• What is expected
From the entries below, copy exactly the lines from the one that contains "export IMPL_ant_nets=0" through the one that contains "export IMPL_firstDrtPassIters=4", both included, and only those.

• Source material

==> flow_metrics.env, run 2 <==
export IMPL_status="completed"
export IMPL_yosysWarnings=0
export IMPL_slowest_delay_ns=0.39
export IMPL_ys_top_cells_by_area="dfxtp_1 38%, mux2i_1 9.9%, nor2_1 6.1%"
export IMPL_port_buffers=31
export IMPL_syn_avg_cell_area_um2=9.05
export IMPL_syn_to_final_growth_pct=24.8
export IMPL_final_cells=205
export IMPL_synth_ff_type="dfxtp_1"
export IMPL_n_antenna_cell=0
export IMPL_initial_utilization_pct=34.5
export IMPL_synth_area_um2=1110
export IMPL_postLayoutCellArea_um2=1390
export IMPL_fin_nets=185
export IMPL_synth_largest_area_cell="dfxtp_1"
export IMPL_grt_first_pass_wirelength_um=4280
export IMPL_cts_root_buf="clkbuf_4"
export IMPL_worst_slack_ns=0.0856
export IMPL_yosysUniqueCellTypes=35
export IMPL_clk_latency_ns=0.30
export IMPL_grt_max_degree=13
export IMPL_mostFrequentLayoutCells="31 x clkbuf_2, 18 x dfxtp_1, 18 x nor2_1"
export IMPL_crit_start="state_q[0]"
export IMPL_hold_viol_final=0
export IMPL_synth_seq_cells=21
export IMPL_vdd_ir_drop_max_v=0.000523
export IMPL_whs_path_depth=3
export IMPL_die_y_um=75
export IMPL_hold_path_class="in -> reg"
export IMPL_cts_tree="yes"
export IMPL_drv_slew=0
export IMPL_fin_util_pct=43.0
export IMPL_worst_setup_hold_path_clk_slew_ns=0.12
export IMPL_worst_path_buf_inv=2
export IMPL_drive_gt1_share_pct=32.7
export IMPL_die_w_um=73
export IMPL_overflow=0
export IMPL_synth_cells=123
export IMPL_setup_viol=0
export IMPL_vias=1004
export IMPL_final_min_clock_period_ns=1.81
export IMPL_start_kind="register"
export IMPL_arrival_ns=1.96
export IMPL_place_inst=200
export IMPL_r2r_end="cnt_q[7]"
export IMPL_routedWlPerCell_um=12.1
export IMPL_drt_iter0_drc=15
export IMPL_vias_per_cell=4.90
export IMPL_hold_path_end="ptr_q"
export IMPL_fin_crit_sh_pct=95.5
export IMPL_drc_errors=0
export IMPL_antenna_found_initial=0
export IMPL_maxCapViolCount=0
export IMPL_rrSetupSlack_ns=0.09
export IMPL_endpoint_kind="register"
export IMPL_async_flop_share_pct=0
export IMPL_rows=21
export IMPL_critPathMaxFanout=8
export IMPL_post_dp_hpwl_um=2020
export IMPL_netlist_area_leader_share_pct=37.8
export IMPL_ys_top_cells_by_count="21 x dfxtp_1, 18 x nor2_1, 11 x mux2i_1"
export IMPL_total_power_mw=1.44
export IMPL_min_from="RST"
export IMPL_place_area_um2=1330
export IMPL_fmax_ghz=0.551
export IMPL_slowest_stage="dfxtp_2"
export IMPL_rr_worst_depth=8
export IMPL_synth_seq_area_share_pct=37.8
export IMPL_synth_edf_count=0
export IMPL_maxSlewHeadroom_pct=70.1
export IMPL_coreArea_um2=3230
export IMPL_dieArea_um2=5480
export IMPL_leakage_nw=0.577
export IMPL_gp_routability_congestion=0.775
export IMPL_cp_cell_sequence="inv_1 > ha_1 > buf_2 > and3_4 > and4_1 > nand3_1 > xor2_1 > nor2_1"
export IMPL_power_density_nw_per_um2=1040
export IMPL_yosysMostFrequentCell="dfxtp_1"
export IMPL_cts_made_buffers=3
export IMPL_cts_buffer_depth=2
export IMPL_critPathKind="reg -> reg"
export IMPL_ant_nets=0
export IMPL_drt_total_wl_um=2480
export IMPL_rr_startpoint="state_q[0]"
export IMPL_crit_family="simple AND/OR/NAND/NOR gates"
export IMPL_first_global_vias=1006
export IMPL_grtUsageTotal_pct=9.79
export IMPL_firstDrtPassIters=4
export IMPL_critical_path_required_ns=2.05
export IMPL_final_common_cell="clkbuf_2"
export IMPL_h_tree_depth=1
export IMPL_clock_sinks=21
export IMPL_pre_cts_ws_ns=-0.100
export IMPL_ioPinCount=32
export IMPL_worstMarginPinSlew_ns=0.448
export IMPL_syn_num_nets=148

• Written solution
export IMPL_ant_nets=0
export IMPL_drt_total_wl_um=2480
export IMPL_rr_startpoint="state_q[0]"
export IMPL_crit_family="simple AND/OR/NAND/NOR gates"
export IMPL_first_global_vias=1006
export IMPL_grtUsageTotal_pct=9.79
export IMPL_firstDrtPassIters=4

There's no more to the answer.